## Collected data
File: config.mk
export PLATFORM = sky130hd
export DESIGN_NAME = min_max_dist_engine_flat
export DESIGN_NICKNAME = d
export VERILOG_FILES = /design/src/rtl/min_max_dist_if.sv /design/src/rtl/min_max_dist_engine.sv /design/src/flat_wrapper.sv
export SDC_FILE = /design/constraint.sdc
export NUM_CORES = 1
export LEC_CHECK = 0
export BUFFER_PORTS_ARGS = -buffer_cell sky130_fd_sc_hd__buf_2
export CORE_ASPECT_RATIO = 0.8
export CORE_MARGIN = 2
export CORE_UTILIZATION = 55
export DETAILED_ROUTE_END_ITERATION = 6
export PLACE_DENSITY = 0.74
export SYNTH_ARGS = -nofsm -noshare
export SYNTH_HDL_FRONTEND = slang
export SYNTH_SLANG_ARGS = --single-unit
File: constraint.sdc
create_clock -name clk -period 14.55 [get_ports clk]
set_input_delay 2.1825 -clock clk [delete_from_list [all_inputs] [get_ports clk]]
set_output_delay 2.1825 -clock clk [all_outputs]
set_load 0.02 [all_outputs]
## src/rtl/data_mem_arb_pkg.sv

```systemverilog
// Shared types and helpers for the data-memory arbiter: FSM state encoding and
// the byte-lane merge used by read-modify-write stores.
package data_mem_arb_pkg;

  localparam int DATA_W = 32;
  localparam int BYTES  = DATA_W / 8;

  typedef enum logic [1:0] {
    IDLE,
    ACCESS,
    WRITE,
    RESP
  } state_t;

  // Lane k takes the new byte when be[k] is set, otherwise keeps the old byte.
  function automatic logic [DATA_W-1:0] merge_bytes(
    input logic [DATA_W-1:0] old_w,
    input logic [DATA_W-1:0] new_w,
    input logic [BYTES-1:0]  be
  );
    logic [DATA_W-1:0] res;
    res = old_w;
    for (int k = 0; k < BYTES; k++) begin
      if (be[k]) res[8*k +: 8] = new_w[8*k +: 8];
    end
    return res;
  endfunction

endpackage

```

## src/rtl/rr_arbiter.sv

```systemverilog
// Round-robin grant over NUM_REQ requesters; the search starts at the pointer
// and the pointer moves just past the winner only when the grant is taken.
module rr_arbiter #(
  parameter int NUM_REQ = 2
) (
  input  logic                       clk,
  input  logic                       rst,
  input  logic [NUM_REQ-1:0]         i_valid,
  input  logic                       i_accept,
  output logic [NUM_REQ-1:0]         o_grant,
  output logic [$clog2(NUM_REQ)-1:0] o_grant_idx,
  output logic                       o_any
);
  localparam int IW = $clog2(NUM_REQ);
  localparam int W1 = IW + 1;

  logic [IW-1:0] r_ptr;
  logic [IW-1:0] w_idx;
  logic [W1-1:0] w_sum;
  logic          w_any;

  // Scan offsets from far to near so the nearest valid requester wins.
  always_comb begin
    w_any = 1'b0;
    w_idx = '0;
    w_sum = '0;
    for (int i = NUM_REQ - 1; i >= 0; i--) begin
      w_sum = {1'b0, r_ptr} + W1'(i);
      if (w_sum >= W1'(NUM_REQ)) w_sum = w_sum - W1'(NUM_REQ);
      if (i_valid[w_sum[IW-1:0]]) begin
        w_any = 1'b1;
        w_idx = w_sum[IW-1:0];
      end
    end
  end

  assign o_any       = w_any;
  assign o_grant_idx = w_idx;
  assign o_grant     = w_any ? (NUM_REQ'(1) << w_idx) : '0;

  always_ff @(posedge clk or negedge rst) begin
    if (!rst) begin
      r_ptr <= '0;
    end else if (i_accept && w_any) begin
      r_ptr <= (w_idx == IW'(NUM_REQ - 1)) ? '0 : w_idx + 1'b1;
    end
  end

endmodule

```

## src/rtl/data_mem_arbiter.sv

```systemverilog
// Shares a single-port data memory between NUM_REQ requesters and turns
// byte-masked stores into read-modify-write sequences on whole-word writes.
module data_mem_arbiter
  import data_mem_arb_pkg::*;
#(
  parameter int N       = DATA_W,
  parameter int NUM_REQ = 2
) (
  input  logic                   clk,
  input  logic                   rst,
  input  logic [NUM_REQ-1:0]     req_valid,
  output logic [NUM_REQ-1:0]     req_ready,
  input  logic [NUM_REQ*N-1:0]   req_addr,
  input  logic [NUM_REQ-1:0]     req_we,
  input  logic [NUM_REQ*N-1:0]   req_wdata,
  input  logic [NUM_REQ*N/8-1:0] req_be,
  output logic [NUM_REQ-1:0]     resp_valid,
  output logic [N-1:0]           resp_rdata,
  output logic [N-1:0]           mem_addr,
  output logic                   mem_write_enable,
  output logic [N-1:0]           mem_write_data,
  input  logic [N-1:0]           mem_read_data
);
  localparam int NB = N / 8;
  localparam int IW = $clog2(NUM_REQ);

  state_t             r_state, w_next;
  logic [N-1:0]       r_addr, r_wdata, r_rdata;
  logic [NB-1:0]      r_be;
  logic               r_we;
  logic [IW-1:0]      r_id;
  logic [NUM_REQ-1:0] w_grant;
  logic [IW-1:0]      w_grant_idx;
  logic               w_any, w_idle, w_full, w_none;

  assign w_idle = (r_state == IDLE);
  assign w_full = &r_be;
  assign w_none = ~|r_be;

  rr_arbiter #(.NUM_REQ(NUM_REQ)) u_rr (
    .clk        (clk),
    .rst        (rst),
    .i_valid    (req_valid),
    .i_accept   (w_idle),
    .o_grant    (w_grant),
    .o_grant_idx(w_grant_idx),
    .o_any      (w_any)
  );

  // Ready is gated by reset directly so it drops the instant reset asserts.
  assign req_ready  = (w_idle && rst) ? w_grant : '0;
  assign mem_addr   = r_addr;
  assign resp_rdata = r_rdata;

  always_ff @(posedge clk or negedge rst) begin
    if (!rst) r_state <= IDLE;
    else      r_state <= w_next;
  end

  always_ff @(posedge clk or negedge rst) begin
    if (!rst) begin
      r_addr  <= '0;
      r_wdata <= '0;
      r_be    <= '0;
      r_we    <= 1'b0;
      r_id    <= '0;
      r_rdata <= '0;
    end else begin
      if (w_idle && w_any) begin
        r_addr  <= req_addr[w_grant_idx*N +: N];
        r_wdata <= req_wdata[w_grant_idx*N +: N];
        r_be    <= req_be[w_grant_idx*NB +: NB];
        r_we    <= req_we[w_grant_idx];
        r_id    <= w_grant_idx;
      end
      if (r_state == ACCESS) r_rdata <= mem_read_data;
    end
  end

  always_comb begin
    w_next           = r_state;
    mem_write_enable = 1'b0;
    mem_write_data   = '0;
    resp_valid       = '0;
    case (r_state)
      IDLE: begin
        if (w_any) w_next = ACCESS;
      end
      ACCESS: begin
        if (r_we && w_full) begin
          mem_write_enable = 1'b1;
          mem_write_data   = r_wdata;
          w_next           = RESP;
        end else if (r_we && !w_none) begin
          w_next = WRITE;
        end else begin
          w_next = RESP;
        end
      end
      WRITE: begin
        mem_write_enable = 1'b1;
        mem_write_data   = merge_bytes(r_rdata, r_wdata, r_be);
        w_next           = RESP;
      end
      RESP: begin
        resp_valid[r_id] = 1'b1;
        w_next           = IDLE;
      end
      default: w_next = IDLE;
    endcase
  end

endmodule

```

...

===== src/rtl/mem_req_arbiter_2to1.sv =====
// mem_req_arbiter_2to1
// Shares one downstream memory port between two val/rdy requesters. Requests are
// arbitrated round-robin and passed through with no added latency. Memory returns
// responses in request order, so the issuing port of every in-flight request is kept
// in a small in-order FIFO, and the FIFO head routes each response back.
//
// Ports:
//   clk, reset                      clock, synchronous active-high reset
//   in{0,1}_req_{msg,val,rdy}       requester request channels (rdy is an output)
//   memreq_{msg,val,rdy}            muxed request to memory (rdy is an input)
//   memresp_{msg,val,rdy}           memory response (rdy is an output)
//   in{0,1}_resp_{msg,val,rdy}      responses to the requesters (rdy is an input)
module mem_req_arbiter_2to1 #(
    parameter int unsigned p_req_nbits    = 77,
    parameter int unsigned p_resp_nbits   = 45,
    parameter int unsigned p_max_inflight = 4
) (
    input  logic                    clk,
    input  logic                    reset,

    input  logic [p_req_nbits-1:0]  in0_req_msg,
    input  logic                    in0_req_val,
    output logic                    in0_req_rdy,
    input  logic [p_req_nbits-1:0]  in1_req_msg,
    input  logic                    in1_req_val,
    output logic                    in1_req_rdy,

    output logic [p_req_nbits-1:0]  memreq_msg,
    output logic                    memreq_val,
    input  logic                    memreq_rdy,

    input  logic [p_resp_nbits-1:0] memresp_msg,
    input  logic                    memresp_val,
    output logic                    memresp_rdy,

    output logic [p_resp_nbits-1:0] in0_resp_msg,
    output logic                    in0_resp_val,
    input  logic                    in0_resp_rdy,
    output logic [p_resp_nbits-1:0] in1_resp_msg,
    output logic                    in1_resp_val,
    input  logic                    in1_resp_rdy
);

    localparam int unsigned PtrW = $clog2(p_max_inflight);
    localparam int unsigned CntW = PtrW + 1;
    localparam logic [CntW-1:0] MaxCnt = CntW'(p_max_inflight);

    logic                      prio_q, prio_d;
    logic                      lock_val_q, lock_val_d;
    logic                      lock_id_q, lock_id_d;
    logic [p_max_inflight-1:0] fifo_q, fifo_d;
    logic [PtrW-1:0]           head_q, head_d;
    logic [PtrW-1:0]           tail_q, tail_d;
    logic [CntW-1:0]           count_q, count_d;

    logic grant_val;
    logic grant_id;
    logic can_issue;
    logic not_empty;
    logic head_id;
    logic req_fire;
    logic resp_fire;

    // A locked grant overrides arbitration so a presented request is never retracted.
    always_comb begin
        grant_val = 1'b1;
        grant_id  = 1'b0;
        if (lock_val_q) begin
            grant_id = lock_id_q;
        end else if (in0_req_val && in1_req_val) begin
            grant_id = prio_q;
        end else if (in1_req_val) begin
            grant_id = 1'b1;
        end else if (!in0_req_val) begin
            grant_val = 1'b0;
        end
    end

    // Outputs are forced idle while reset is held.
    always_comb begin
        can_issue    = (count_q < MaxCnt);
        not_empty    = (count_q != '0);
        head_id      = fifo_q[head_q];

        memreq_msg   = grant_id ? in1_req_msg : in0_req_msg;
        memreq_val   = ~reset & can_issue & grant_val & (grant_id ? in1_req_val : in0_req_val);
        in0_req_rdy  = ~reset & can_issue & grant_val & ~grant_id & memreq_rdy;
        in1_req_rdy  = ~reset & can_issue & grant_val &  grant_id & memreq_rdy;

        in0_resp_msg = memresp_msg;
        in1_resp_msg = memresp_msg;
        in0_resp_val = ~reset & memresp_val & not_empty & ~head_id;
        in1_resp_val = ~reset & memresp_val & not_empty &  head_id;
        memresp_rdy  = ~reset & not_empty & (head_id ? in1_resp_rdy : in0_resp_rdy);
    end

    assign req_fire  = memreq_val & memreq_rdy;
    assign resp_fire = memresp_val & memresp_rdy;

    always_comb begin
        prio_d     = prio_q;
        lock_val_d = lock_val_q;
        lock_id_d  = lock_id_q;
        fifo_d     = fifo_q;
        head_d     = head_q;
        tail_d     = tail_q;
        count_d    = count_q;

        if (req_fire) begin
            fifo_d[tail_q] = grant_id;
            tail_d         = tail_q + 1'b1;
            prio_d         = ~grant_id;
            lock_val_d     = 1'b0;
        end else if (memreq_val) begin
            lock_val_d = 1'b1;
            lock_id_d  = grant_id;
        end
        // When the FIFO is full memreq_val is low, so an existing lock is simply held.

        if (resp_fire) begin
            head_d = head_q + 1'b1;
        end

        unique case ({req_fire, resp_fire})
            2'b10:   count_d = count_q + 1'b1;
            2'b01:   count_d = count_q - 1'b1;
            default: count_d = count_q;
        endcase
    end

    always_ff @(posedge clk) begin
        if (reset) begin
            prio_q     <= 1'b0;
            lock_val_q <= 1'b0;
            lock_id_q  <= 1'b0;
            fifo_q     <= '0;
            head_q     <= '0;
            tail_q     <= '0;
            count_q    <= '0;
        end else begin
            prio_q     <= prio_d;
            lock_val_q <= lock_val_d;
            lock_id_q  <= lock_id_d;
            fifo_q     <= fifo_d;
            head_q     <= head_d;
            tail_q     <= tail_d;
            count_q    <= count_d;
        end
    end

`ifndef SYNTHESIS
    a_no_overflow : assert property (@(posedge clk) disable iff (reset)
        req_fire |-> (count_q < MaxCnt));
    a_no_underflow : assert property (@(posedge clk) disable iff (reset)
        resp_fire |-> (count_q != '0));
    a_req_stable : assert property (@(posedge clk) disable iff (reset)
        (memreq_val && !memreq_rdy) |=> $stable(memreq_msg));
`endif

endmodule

## EXERCISE
Scan the data above, please, and give the number of lines where the word "parameter" occurs, with no further text.

## RESULT BELOW
6